Ad Officium
lectionis
Lectio altera
Ex Homilía pascháli Auctóris
antíqui
(Sermo 35, 6-9: PL
17 [ed. 1879], 696-697)
Tweede lezing
Uit een Paashomilie van een
oude auteur
(Sermo 35, 6-9: PL 17 [ed. 1879], 696-697)
Christus de
Bewerker van verrijzenis en leven
Het
geluk overdenkend van het hersteld heil, roept Paulus uit: Zoals door Adam de dood in deze wereld is gekomen, zo is door
Christus het heil voor de wereld hersteld; en elders: De eerste mens was van de aarde, de tweede van de hemel, hemels.
En
eraan toevoegend zegt hij: zoals wij het
beeld hebben gedragen van de aardse, dit is van de oude mens in zonde, zo moeten wij het beeld dragen van de
hemelse, dit is: laten wij in Christus het heil van de aangenomen, de
verloste, de herstelde en gezuiverde mens bezitten, want dezelfde Apostel zegt:
Het begin is Christus, dit is de Bewerker
van verrijzenis en leven. Vervolgens zij, die Christus toebehoren, dit is
die naar het beeld van zijn zuiverheid leven, zullen zeker zijn aangaande de
hoop op hun verrijzenis en met Hem de glorie van de hemelse belofte bezitten,
zoals de Heer zelf in het Evangelie zegt: Wie Mij volgt zal niet omkomen, maar
zal van de dood naar het leven overgaan.
Zo
is het lijden van de Verlosser het heil voor het menselijk leven. Want daarom
wilde Hij voor ons sterven, opdat wij, in Hem gelovend, eeuwig zouden leven.
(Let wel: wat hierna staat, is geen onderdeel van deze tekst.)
===== config.mk =====
export PLATFORM = sky130hd
export DESIGN_NAME = pclns_front
export DESIGN_NICKNAME = d
export VERILOG_FILES = /design/src/sv/pclns_pkg.sv /design/src/sv/pclns_front.sv
export SDC_FILE = /design/constraint.sdc
export NUM_CORES = 1
export LEC_CHECK = 0
export ABC_CLOCK_PERIOD_IN_PS = 6800
export BUFFER_PORTS_ARGS = -buffer_cell sky130_fd_sc_hd__buf_2
export CAP_MARGIN = 20
export CORE_UTILIZATION = 44
export DETAILED_ROUTE_END_ITERATION = 10
export PLACE_DENSITY_LB_ADDON = 0.2
export SLEW_MARGIN = 20
export SYNTH_ARGS = -nofsm -noshare
export SYNTH_HDL_FRONTEND = slang
export SYNTH_SLANG_ARGS = --single-unit

===== constraint.sdc =====
create_clock -name clock -period 6.8 [get_ports clock]
set_input_delay 1.36 -clock clock [delete_from_list [all_inputs] [get_ports clock]]
set_output_delay 1.36 -clock clock [all_outputs]
set_load 0.02 [all_outputs]

===== src/sv/pclns_pkg.sv =====
// ----------------------------------------------------------------------------
// pclns_pkg
// Shared types, codes and sizes of the periodic cell-list neighbor search.
// ----------------------------------------------------------------------------
package pclns_pkg;

   localparam int NUM_PARTICLES  = 4096;
   localparam int IDX_W          = 12;
   localparam int CNT_W          = 13;
   localparam int LINK_W         = 13;
   localparam int NUM_CELLS      = 4096;
   localparam int CID_W          = 12;
   localparam int CELL_W         = 6;
   localparam int N_W            = 7;
   localparam int MAX_CELLS_SIDE = 64;
   localparam int MAX_NEIGHBORS  = 63;
   localparam int TOT_W          = 6;
   localparam int COORD_W        = 24;
   localparam int SCALE_W        = 32;
   localparam int RSQ_W          = 48;
   localparam int PROD_W         = COORD_W + SCALE_W;

   localparam logic [LINK_W-1:0] EMPTY_LINK = {LINK_W{1'b1}};

   localparam logic [1:0] KIND_CLEAR = 2'd0;
   localparam logic [1:0] KIND_LOAD  = 2'd1;
   localparam logic [1:0] KIND_QUERY = 2'd2;
   localparam logic [1:0] KIND_NONE  = 2'd3;

   localparam logic [1:0] STAT_VALID = 2'd0;
   localparam logic [1:0] STAT_NONE  = 2'd1;
   localparam logic [1:0] STAT_TRUNC = 2'd2;
   localparam logic [1:0] STAT_BAD   = 2'd3;

   localparam logic [1:0] REG_BOX   = 2'd0;
   localparam logic [1:0] REG_RSQ   = 2'd1;
   localparam logic [1:0] REG_CELLS = 2'd2;
   localparam logic [1:0] REG_SCALE = 2'd3;

   typedef struct packed {
      logic [1:0]         kind;
      logic [COORD_W-1:0] pos_x;
      logic [COORD_W-1:0] pos_y;
      logic [IDX_W-1:0]   query_index;
   } req_type;

   typedef struct packed {
      logic [IDX_W-1:0] neighbor_index;
      logic [TOT_W-1:0] neighbor_total;
      logic [1:0]       status;
      logic             last;
   } rsp_type;

   typedef struct packed {
      logic [COORD_W-1:0] box_length;
      logic [RSQ_W-1:0]   radius_squared;
      logic [N_W-1:0]     cells_per_side;
      logic [SCALE_W-1:0] cell_scale;
   } cfg_type;

   typedef struct packed {
      logic    valid;
      req_type item;
   } push_type;

endpackage


===== src/sv/pclns_front.sv =====
// ----------------------------------------------------------------------------
// pclns_front
// Command intake: hold one beat, drop unknown kinds, push the rest.
// ----------------------------------------------------------------------------
module pclns_front
   import pclns_pkg::*;
(
   input  logic     clock,
   input  logic     reset,
   input  logic     start,
   input  req_type  req_data,
   input  logic     init_busy,
   input  logic     fifo_full,
   output logic     busy,
   output push_type push
);

   logic    hold_ff, hold_in;
   req_type item_ff, item_in;
   logic    accept, drop, leave;

   always_comb begin
      busy       = init_busy || (hold_ff && fifo_full);
      accept     = start && !busy;
      drop       = (item_ff.kind == KIND_NONE);
      leave      = hold_ff && (drop || !fifo_full);
      push.valid = hold_ff && !drop && !fifo_full;
      push.item  = item_ff;
      hold_in    = accept ? 1'b1 : (leave ? 1'b0 : hold_ff);
      item_in    = accept ? req_data : item_ff;
   end

   always_ff @(posedge clock) begin
      if (reset) begin
         hold_ff <= 1'b0;
      end else begin
         hold_ff <= hold_in;
      end
      item_ff <= item_in;
   end

endmodule

# After elaboration in Yosys (flattened, before gate mapping)
# Index checks and enable logic that the tools add are counted.
[word_totals]
register_bits = 63
inputBits = 67
out_inout_bits = 64
wordCells = 19
[classes]
n_eq_ne = 1
muxes = 2
reduce_logical = 11
[op_table]
columns = ["cell", "count"]
rows = [
  ["logical AND 1 bit", 5],
  ["zero test 1 bit", 3],
  ["== test 2 bit (second input constant)", 1],
  ["logical OR 1 bit", 2],
  ["two-way mux 1 bit", 2],
  ["nonzero test 2 bit", 1],
]

# Longest topological paths before layout
# Gate-level depths: netlist (run 1).
[logic_depth]
depth_word = 5
ltp_mapped = 2

# Worst setup path after synthesis (run 1)
# No wires, ideal clock.
[synth_timing]
path_type = "in2reg"
start = "input port init_busy"
end = "register item_ff, in the netlist push[0] (enable)"
setup_ps = 503
t_arrival_ps = 4549
slack_ps = 1748
cell_stages = 2
cell_sequence = "nand2b_1 > a21oi_1"
[synth_via]
elab_chain_len = 3
[synth_rtl]
columns = ["element", "line", "text"]
rows = [
  ["from (decl)", "pclns_front.sv:12", "input logic init_busy,"],
  ["logical OR 1 bit", "pclns_front.sv:23", "busy = init_busy || (hold_ff && fifo_full);"],
  ["zero test 1 bit", "pclns_front.sv:24", "accept = start && !busy;"],
  ["logical AND 1 bit", "pclns_front.sv:24", ""],
  ["named net accept", "pclns_front.sv:20", "logic accept, drop, leave;"],
  ["to (signal assigned)", "pclns_front.sv:39", "item_ff <= item_in;"],
  ["to (decl)", "pclns_front.sv:19", "req_type item_ff, item_in;"],
]
# The timed path passes the listed nets, and every way through them passes these cells.
# A chain may end at the register's enable or synchronous reset.

==> results of run 1 <==
per-stage QoR:
| step | power (uW) | instance area [sq um] | instances |
|---|---|---|---|
| after global routing | 793 | 2810 | 266 |
| after detailed placement | 525 | 2670 | 252 |
| after floorplan | 490 | 1940 | 71 |
| final | 762 | 2810 | 266 |
| after global placement | 521 | 2670 | 252 |
| after CTS | 770 | 2810 | 266 |
path summary, 6_finish.rpt:
kind,startpoint,to,slack [ps],depth (start not counted)
min,hold_ff,hold_ff,580,2
min reg2reg,hold_ff,hold_ff,580,2
max reg2reg,hold_ff,push[44],5300,2
max,fifo_full,push[62],3590,3
critical path, cell delays in order:
cell and delay, ps:
buf_2 130, a211oi_1 150, buf_2 210
metal layers:
metal / GRT usage (%) / vias to the layer above / part of all wire (%)
met5: 0 / - / 0
met2: 29.4 / 83 / 51
met1: 17.9 / 566 / 36
met3: 7.17 / 9 / 12
li1: - / 567 / -
met4: 11.2 / 0 / 1.5
cells in the mapped netlist (all sizes together):
library cell,count,area share [%]
a211oi,2,1.0
a21oi,1,0.26
and4,1,0.45
dfxtp,1,1.0
edfxtp,62,96
inv,1,0.19
nand2,1,0.19
nand2b,2,0.65
power by group through the flow:
stage | Combinational, uW | Clock, uW | Sequential, uW
2_1_floorplan | 7.62 | 0 | 482
3_3_place_gp | 62.5 | 0 | 459
3_5_place_dp | 65.4 | 0 | 460
4_1_cts | 65.4 | 254 | 452
5_1_grt | 69.5 | 270 | 453
6_report | 64.5 | 246 | 451
state kept, by name, indices dropped and copies added, names as in the netlist:
register,cells
push,62
hold_ff,1
area by class of cell:
| cell class | instances | share of cell area [%] |
|---|---|---|
| Clock inverter | 3 | 0.445 |
| Inverter | 1 | 0.134 |
| Timing Repair Buffer | 131 | 23.4 |
| Sequential cell | 63 | 66.9 |
| Tap cell | 50 | 2.23 |
| Clock buffer | 11 | 4.67 |
| Multi-Input combinational cell | 7 | 2.18 |
cell usage in the layout (no fill, tap or decap):
| cell type | instances |
|---|---|
| edfxtp_1 | 62 |
| clkbuf_8 | 9 |
| a21oi_4 | 1 |
| buf_2 | 130 |
| inv_1 | 1 |
| clkinv_2 | 1 |
| clkinv_1 | 2 |
| buf_4 | 1 |
| nand2_1 | 1 |
| nand2b_1 | 2 |
| dfxtp_1 | 1 |
| clkbuf_1 | 2 |
| and4_1 | 1 |
| a211oi_1 | 1 |
| a211oi_2 | 1 |
cell families (layout without fill, tap and decap cells):
logic type	count (synthesis)	in the layout	share of synthesized area, %
flip-flops	63	63	97.2
AND/OR/NAND/NOR	4	4	1.29
AO/OA/AOI/OAI	3	3	1.29
buffers and inverters	1	146	0.194
==> results_dict.tcl, run 1 <==
set metrics [dict create \
    status "complete, no violations" \
    grt_pass1_wl_microns 5430 \
    antenna_found_initial 0 \
    htreeDepth 3 \
    grt-ovfl-total 0 \
    hold_class "reg2reg" \
    ys_ff_latch 63 \
    die_area_sq_mm 0.00467 \
    cts-root-buf "clkbuf_8" \
    cts_resized 0 \
    antenna_cells 0 \
    final-max-slew-violation-count 0 \
    clk_pin_slew_ps 60 \
    fin_nets 280 \
    tightestPinTransition_ps 756 \
    setup.worst_path.end_class "output port" \
    ios 131 \
    hold_slack_ps 575 \
    combPwrFrac_pct 8.5 \
    avgSynthCellArea_sq_um 27.3 \
    postCtsSetupBuffers 0 \
    place_congestion 0.738 \
    synth_area_sq_mm 0.00194 \
    utilization_pct 68.3 \
    insertion_delay_ps 320 \
    clkPwrFrac_pct 32.3 \
    syn_inst 71 \
    crit_type "in2out" \
    cp_max_fo 4 \
    ys_types 9 \
    maxCapViolCount 0 \
    wl_per_cell_microns 15.0 \
    fin_skew_ps 5.84 \
    wl_microns 3990 \
    irDropWorstVdd_uv 171 \
    die_width_microns 68.3 \
    dp_hpwl_microns 2940 \
    synth.yosys.warnings 0 \
    synth_nets 138 \
    fmax_ghz 0.311 \
    max_slew_margin_pct 49.6 \
    fillers 275 \
    grtUsageTotal_pct 17.5 \
    tns_ps 0 \
    crit_required_ps 5440 \
    leakagePower_uw 0.00120 \
    critPathLaunchType "input pin" \
    grt_pass1_vias 1223 \
    intPower_uw 597 \
    period_needed_ps 3210 \
    die_h_microns 68.3 \
    drive_above_1_share_pct 66.2 \
    dr.pass1.iters 4 \
    rsz0062_at_grt "false" \
    initial_core_util_pct 47.0 \
    drtIter0Drc 74 \
    grt_start_max_net_pins 63 \
    worst_slack_ps 3590 \
    preCtsSetupSlack_ps 3590 \
    syn2layout_area_growth_pct 45.2 \
    final-hold-violation-count 0 \
    cts_tree "yes" \
    clock_path_buffers 2 \
    report.final.setup_viol 0 \
    power_switching_uw 165 \
    seq_area_sq_mm 0.00188 \
    io_buffers 130 \
    switching_share_pct 21.6 \
    multiInputGateArea_sq_um 61.3 \
    rows 23 \
    cts.sinks 63 \
    synth_seq_area_share_pct 97.2 \
    vias 1225 \
    seq_power_share_pct 59.2 \
    drc 0 \
    routed_via_density 4.61 \
    crit_arrival_ps 1850 \
    cts_inserted_buffers 9 \
    power.density_mw_per_mm2 271 \
    fin_crit_sh_pct 47.2 \
    holdBufCountCts 0 \
    ant_nets 0 \
    coreArea_sq_mm 0.00412 \
]
(Power assumes the default switching activity.)
==> run 2, diff against run 1 <==
- ABC_CLOCK_PERIOD_IN_PS: 6800 -> 2700
- CORE_UTILIZATION: 44 -> 36
- clock period: 6.8 -> 2.7 ns (I/O delays scaled with it)
==> run 2 against run 1 <==
  * Total power increased to 2.6 times the previous value
  * Cell area increased by 1.8%
  * Utilization fell by 13 points
  * Via count decreased by 1.1%
  * Routed wire length down 7.5%
  * Register-to-register slack worse by 3800 ps
  * Largest power group unchanged
  * Clock skew decreased by 2.9 ps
Hij wilde voor een tijd worden, wat wij zijn, opdat wij, nu wij zijn belofte
kregen voor de eeuwigheid, voor altijd met Hem zouden leven.
Dat, zeg ik, is die genade
van de hemelse mysteries, die gave van het Pascha, het begeerde feest van het jaar,
het begin van de komende dingen.
Hier
worden door de geboorte uit het levend water kinderen geschonken aan de Kerk,
herboren in de eenvoud van kinderen, met het geschrei van een onschuldig
geweten. Hier brengen zuivere vaders en ook reine moeders een jong en ontelbaar
kroost voort door het geloof.
Hier onder de boom van het
geloof en vanuit de schoot van de bron der onschuld straalt het feestelijk
kaarslicht. Hier wordt men geheiligd door de gave van de hemelse verdienste en
wordt men gevoed door het verheven mysterie van een geestelijke genadebron.
Hier,
in de schoot van de Heilige Kerk, wordt de broederlijke liefde gevoed van het
ene volk, terwijl zij het Goddelijk Wezen in drie Personen aanbidden en met de
Profeet het jaarlijks feest uit de psalm meevieren: dit is de dag, die de Heer heeft gemaakt: laten wij juichen en ons
daarin verheugen.
Welke
dag, zeg ik? Die natuurlijk, die de Oorsprong van het leven schonk, de
ontsteking van het licht, de Bewerker van het licht, dit is de Heer Jezus
Christus zelf, die van zichzelf getuigde: Ik
ben de dag; die overdag wandelt, struikelt niet, dit is wie Christus in
alles volgt, zal langs zijn voetstappen bij de troon van het eeuwig licht
aankomen; zoals Hij zelf, nog in het lichaam, voor ons tot de Vader bad: Vader, Ik wil, dat, waar Ik ben, ook dezen
zullen zijn, die in Mij hebben geloofd; opdat,
zoals Gij in Mij en ik in U, ook dezen in Ons mogen blijven.